The quantitative analysis suggests that by creating a joint health, debt, and economic crisis, the pandemic has a “scarring effect” on output, consumption, and sovereign spreads that is “more persistent than the health crisis itself.”
Financial frictions and relief thereof
Financial market frictions play a substantial role in exacerbating the pandemic’s impact on debt-pressured economies. The economists analyze this by looking at two theoretical extremes: a world with perfect financial markets, where loans are readily available at low interest rates, and a world of financial autarky, where nations are economically isolated and international lending doesn’t exist.
A default-free, long-term loan from an external lending entity would improve a country’s welfare and raise lender welfare.
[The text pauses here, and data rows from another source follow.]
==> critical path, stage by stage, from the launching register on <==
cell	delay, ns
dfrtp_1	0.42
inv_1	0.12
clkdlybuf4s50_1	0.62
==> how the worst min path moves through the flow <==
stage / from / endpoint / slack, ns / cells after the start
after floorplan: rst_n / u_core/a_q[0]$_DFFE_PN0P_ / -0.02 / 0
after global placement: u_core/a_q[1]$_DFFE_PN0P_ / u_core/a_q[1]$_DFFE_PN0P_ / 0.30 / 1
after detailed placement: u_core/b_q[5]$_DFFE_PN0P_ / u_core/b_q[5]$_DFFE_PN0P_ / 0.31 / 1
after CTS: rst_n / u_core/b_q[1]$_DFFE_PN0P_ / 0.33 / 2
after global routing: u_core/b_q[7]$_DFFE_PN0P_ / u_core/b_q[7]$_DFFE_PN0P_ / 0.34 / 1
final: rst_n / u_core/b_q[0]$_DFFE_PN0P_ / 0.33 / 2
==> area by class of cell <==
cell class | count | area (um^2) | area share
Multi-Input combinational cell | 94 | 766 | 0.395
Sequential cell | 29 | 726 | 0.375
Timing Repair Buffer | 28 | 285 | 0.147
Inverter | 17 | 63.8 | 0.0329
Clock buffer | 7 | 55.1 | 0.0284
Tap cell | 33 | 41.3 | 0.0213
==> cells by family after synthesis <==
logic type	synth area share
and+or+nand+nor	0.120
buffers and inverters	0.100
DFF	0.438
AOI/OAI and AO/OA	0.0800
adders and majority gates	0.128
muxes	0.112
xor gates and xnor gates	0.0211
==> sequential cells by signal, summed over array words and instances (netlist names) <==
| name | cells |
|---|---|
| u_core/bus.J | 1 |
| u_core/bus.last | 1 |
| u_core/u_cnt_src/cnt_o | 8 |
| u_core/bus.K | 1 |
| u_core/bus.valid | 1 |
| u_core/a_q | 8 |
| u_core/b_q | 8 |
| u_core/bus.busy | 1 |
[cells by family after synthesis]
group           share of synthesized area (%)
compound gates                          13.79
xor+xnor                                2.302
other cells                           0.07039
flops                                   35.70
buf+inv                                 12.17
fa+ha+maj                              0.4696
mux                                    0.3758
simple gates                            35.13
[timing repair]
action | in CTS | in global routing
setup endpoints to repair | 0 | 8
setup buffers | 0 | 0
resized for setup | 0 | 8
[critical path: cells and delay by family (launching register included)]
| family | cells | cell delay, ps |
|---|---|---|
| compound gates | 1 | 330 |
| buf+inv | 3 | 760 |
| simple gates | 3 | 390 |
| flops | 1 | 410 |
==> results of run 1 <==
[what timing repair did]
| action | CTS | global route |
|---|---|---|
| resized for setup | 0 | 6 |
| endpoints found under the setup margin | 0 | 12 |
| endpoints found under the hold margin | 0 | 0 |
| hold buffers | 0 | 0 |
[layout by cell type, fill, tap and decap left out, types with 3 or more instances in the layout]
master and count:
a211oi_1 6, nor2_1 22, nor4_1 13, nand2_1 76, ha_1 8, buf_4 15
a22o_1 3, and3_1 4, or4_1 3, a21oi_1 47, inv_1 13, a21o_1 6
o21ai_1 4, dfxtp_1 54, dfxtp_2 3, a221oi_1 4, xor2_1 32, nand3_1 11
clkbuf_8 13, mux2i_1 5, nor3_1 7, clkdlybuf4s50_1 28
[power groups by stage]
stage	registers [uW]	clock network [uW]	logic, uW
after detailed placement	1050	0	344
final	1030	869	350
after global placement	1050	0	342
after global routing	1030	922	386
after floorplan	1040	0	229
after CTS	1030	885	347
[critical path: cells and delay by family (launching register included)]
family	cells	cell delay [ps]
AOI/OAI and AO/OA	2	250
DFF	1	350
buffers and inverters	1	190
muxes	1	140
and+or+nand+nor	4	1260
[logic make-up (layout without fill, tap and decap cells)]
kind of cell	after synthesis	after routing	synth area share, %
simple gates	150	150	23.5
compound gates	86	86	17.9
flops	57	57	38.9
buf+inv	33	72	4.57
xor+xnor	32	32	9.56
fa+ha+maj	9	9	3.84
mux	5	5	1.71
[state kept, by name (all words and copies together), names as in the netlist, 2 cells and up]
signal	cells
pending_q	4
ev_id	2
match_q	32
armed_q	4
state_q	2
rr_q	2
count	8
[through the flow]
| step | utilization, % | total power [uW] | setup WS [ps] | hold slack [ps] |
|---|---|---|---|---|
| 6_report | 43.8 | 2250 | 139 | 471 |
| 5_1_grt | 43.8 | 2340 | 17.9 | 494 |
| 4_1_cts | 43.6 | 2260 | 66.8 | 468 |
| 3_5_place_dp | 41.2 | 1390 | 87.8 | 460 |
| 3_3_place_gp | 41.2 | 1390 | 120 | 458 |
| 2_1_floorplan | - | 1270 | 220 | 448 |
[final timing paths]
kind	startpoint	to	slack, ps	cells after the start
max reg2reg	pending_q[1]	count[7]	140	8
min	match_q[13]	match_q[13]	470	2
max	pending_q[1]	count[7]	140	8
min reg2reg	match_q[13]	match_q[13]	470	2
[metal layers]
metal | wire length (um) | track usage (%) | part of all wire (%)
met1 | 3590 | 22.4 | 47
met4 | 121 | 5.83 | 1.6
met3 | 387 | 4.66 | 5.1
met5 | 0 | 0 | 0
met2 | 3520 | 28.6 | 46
===== src/rtl/rr_burst_sched_pick4.sv =====
// Round-robin picker: first set request bit searching upward from ptr, mod 4.
module rr_pick4
   import rr_sched_pkg::*;
(
   input  logic [N-1:0]    req,
   input  logic [ID_W-1:0] ptr,
   output logic [ID_W-1:0] sel,
   output logic            any
);

   logic [ID_W-1:0] idx;

   // Walk offsets from farthest to nearest so the nearest set bit wins.
   always_comb begin
      sel = ptr;
      any = 1'b0;
      idx = '0;
      for (int k = N - 1; k >= 0; k--) begin
         idx = ptr + ID_W'(k);
         if (req[idx]) begin
            sel = idx;
            any = 1'b1;
         end
      end
   end

endmodule


===== src/rtl/rr_burst_sched.sv =====
// Weighted round-robin scheduler with grant hold, watchdog and a dead cycle
// between grants so the resource mux never switches between two live owners.
//
// state | meaning
// ------+-------------------------------------------------------------
// IDLE  | no owner; pick next requester from ptr on any request
// GRANT | owner gnt_id holds the resource; count last strobes / watchdog
// GAP   | one dead cycle after release, gnt = 0, then back to IDLE
module rr_burst_sched
   import rr_sched_pkg::*;
(
   input logic         clk,
   input logic         rst,
   rr_burst_sched_if.slave bus
);

   state_t          state_q, state_d;
   logic [ID_W-1:0] ptr_q, ptr_d;
   logic [WGT_W-1:0] credit_q, credit_d;
   logic [TO_W-1:0] timer_q, timer_d;
   logic [TO_W-1:0] to_lat_q, to_lat_d;
   logic [N-1:0]    gnt_q, gnt_d;
   logic [ID_W-1:0] gnt_id_q, gnt_id_d;
   logic            busy_q, busy_d;
   logic            to_evt_q, to_evt_d;

   logic [ID_W-1:0]  pick_sel;
   logic             pick_any;
   logic [WGT_W-1:0] wgt_arr [N];
   logic [WGT_W-1:0] wgt_pick;
   logic [WGT_W-1:0] credit_dec;
   logic             req_g;
   logic             last_g;
   logic             wd_on;
   logic             release_now;

   rr_pick4 u_pick (
      .req (bus.req),
      .ptr (ptr_q),
      .sel (pick_sel),
      .any (pick_any)
   );

   for (genvar i = 0; i < N; i++) begin : g_wgt
      assign wgt_arr[i] = bus.weight[i*WGT_W +: WGT_W];
   end

   assign wgt_pick   = wgt_arr[pick_sel];
   assign credit_dec = credit_q - WGT_W'(1);
   assign req_g      = bus.req[gnt_id_q];
   assign last_g     = bus.last[gnt_id_q];
   assign wd_on      = (to_lat_q != '0);

   // State and datapath registers; everything the requesters see is registered here.
   always_ff @(posedge clk or posedge rst) begin
      if (rst) begin
         state_q  <= IDLE;
         ptr_q    <= '0;
         credit_q <= '0;
         timer_q  <= '0;
         to_lat_q <= '0;
         gnt_q    <= '0;
         gnt_id_q <= '0;
         busy_q   <= 1'b0;
         to_evt_q <= 1'b0;
      end else begin
         state_q  <= state_d;
         ptr_q    <= ptr_d;
         credit_q <= credit_d;
         timer_q  <= timer_d;
         to_lat_q <= to_lat_d;
         gnt_q    <= gnt_d;
         gnt_id_q <= gnt_id_d;
         busy_q   <= busy_d;
         to_evt_q <= to_evt_d;
      end
   end

   // Next-state logic: grant from IDLE, hold/release rules in GRANT, dead cycle in GAP.
   always_comb begin
      state_d     = state_q;
      ptr_d       = ptr_q;
      credit_d    = credit_q;
      timer_d     = timer_q;
      to_lat_d    = to_lat_q;
      gnt_d       = gnt_q;
      gnt_id_d    = gnt_id_q;
      busy_d      = busy_q;
      to_evt_d    = 1'b0;
      release_now = 1'b0;

      unique case (state_q)
         IDLE: begin
            if (pick_any) begin
               state_d  = GRANT;
               gnt_d    = onehot4(pick_sel);
               gnt_id_d = pick_sel;
               busy_d   = 1'b1;
               credit_d = (wgt_pick == '0) ? WGT_W'(1) : wgt_pick;
               timer_d  = bus.timeout;
               to_lat_d = bus.timeout;
            end
         end
         GRANT: begin
            // last beats a simultaneous watchdog expiry, so no to_evt then.
            if (!req_g) begin
               release_now = 1'b1;
            end else if (last_g) begin
               credit_d = credit_dec;
               if (credit_dec == '0) begin
                  release_now = 1'b1;
               end else begin
                  timer_d = to_lat_q;
               end
            end else if (wd_on && timer_q == TO_W'(1)) begin
               release_now = 1'b1;
               to_evt_d    = 1'b1;
            end else if (wd_on) begin
               timer_d = timer_q - TO_W'(1);
            end

            if (release_now) begin
               state_d = GAP;
               ptr_d   = gnt_id_q + ID_W'(1);
               gnt_d   = '0;
               busy_d  = 1'b0;
            end
         end
         GAP: begin
            state_d = IDLE;
         end
         default: begin
            state_d = IDLE;
         end
      endcase
   end

   assign bus.gnt    = gnt_q;
   assign bus.gnt_id = gnt_id_q;
   assign bus.busy   = busy_q;
   assign bus.to_evt = to_evt_q;

endmodule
In autarky—where borrowing is not an option—“the cost of social distancing is larger,” write the economists, “leading to a choice of shorter and more limited lockdowns.” The consequence is severe: The death toll is 20 percent higher. Perfect markets, in contrast, lower the marginal cost of social distancing and business shutdowns, leading to far fewer COVID-19 deaths.
“That financial conditions greatly impact outcomes during the epidemic suggests that international assistance programs can deliver considerable benefits,” the economists write, noting that international organizations including the International Monetary Fund and the World Bank have implemented debt relief programs during the pandemic.
They close with an evaluation of those potential benefits. A default-free, long-term loan from an external lending entity would, by reducing deaths, improve a country’s welfare by 7.5 percent relative to a baseline without such a loan and raise lender welfare by 4.7 percent by reducing reliance on defaultable debt. “The overall social gain from the loan is a sizable 12.2%, as the country and its lenders gain, and the official lender breaks even.” A voluntary debt restructuring between a country and its lenders would reduce debt levels and boost economic output, with a 10.6 percent welfare gain.
This interplay between credit access and epidemic outcomes is present at the individual level as well. Those with less ability to borrow are likely to suffer greater pandemic consequences.
Arellano, Bai, and Mihalache have frequently collaborated on sovereign debt issues. Seldom has their work dealt with such extremes of life and death. This paper makes clear that with financial frictions, the death toll of the pandemic and severity of debt crisis “reinforce each other as social distancing becomes increasingly costly.”
And, again, this interplay between credit access and epidemic outcomes is present at the individual level as well. Those with less ability to borrow are likely to suffer greater pandemic consequences because they can’t take out a loan to cover expenses and work fewer hours.
Fortunately, debt relief programs under way and under consideration can provide considerable benefit by easing default risk. By illustrating the dynamics in play, this research paper can aid in design and implementation of such efforts. As they modestly write, “We hope that our work contributes to the discussion.”